Thursday, July 12, 2012

Blow out the candles -- and send out love


Saturday, July 14, is Pema Chodron's birthday. Ani Pema is one of the faces of western Buddhism, even though she wears the traditional monk's robes and a haircut that's just barely avoids having a shaved head. She's been interviewed by Oprah and Bill Moyers, and her books have sold millions of copies.

Before she was Pema Chödrön, she was Deirdre Blomfield-Brown. Born in New York City, she attended Miss Porter’s School in Connecticut and graduated from the University of California at Berkeley. She taught as an elementary school teacher for many years in both New Mexico and California.

Part of her brilliance lies in her ability to translate ancient wisdom to modern life, to identify with the worldly world while living in a remote abbey. Her teachings are tonglen are one example of this. There was a time when tonglen was a secret practice, given to advanced students. Now it's widespread in meditation circles.

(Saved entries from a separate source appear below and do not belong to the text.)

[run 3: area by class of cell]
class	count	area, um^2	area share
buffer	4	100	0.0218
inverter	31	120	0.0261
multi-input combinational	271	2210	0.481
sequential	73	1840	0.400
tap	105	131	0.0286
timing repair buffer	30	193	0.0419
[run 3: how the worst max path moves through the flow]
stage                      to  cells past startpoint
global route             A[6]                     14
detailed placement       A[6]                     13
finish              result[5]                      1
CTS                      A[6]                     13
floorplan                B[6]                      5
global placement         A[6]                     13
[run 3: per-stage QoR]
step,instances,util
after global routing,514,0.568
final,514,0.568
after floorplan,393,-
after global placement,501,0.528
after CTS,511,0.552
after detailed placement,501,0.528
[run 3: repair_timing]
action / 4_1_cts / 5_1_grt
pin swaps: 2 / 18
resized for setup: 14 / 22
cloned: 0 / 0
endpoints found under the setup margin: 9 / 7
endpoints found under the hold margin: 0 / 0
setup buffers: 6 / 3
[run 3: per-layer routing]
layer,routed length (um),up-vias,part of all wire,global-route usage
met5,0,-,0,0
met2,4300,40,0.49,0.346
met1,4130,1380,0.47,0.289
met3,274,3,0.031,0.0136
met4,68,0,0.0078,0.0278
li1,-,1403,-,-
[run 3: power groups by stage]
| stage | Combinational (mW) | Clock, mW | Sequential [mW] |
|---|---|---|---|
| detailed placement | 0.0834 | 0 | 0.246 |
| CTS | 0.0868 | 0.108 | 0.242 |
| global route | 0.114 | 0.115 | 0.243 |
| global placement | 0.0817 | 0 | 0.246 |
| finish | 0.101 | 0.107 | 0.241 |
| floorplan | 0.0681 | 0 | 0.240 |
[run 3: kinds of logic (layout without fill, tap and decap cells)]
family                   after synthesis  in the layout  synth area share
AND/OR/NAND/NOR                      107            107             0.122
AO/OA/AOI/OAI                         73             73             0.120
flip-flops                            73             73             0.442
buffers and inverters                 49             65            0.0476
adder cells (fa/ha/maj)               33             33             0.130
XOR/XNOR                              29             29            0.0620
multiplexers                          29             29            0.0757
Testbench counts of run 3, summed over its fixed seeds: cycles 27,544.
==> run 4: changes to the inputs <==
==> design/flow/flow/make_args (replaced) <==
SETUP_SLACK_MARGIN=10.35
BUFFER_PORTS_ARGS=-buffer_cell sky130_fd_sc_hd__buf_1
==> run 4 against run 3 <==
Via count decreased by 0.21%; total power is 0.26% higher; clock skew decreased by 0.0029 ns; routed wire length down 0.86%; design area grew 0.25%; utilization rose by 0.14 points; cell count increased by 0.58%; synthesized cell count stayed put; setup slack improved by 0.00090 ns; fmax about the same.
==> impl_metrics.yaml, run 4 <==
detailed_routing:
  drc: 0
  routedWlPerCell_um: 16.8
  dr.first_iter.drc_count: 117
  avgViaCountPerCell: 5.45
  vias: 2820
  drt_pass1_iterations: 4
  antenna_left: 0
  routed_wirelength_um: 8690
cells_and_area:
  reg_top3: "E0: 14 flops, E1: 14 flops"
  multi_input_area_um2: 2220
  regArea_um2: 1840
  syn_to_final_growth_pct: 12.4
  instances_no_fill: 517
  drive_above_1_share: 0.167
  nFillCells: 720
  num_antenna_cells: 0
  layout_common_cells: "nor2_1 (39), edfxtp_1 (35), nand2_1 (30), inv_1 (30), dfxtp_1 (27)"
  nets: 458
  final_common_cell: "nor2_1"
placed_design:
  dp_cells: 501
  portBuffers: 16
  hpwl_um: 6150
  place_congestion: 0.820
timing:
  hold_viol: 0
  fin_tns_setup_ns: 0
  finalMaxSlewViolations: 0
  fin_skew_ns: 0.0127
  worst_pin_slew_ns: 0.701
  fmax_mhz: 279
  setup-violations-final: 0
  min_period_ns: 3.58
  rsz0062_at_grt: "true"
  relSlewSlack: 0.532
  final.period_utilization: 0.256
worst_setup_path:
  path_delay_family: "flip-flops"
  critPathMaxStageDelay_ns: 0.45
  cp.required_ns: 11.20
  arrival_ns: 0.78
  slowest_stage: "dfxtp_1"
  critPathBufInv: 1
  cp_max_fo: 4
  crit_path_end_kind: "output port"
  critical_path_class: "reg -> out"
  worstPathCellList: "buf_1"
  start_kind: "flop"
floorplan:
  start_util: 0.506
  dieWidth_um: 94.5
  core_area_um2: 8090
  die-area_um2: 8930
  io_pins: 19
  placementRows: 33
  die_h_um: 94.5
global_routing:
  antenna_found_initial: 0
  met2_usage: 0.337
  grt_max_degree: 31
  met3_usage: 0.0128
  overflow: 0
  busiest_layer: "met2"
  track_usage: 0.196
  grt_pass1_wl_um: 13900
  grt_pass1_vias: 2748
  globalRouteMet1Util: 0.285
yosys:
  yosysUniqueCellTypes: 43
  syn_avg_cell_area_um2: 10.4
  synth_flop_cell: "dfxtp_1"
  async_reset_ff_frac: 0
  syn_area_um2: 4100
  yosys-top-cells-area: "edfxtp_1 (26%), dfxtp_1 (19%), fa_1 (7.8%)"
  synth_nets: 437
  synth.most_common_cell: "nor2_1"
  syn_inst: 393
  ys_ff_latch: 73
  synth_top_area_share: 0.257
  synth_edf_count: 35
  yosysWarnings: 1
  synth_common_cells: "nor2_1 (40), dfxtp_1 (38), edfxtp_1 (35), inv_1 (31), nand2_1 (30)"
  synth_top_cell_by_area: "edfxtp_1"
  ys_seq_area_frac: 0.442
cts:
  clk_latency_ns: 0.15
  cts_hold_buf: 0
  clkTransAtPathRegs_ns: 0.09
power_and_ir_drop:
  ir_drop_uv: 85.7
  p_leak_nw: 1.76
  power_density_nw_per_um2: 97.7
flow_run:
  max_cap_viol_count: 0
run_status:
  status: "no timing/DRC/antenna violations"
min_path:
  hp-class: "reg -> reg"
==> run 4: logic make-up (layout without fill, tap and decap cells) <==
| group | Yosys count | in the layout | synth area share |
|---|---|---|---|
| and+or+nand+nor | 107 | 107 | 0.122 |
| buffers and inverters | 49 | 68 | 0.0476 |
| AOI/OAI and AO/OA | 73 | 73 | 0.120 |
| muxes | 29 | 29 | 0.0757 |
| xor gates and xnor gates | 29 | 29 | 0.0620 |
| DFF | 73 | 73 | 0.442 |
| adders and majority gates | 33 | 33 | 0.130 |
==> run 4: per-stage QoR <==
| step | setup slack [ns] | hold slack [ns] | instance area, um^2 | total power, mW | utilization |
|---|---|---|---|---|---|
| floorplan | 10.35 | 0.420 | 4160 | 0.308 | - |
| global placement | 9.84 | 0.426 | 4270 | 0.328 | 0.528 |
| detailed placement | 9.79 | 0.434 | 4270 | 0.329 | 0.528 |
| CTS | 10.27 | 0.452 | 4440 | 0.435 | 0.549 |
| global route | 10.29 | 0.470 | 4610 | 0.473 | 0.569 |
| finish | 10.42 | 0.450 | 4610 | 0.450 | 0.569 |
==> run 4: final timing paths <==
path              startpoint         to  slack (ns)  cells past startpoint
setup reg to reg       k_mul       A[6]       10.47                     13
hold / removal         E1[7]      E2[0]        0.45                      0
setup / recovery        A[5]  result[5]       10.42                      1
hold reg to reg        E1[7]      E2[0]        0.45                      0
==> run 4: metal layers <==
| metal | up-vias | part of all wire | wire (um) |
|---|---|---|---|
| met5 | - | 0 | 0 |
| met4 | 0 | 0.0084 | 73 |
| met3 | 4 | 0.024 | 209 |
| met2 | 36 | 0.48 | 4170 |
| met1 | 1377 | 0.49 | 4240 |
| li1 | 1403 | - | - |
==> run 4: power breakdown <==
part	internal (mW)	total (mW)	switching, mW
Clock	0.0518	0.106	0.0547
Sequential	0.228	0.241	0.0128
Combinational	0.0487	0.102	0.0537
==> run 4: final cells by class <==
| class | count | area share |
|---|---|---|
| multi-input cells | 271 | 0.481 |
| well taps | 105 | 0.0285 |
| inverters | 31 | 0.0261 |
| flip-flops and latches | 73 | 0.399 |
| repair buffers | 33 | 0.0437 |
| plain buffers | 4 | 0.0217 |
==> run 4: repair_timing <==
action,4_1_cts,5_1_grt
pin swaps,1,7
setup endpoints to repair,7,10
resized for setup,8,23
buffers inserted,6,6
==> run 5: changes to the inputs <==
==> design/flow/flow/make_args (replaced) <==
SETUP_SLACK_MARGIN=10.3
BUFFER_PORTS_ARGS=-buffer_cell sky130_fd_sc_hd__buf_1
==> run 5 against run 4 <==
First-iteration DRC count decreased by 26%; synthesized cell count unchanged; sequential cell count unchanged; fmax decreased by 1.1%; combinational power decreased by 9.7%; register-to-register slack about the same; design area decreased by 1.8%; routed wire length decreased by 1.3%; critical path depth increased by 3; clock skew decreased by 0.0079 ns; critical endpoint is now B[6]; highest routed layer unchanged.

For a detailed description, go here.

Essentially, it's a compassion practice in which the meditator takes on the suffering of another person and gives something beneficial -- peace, health, ease, love. It's sometimes called taking and sending or exchanging self and other. It's a way of dissolving the boundaries we erect around the self we want to protect and the messy world outside.

I learned it as a four-step process:

Flash on openness -- get a sense of space, of the wide blue sky, an open plain, a place without walls.
Imagine that you are breathing in thick, smoky, oily, polluted air. Breath out clear air.
Call to mind someone you know -- personally or through the news -- who is suffering. Please in their pain; breathe out an antidote. (Breathe in sadness; breathe out joy.)
Expand that to all beings who are suffering in that way.

When you're finished, do shamata or some other practice for a while to settle back into your being.

I know from experience that this is a heart-opening practice for the person who performs it. I've been told that the recipients also feel the compassionate energy, even if they don't know the practice is being done for them.

Ani Pema's on retreat for all of 2012, but she's invited everyone to join her in meditation and practicing peace today. Details are on her website www.pemachodron.org

I think I will picture a birthday cake with 76 candles, breathing in the smoky air from all the burning colored wax.

Breathing out, I wish that all beings may know the joy of clear-seeing.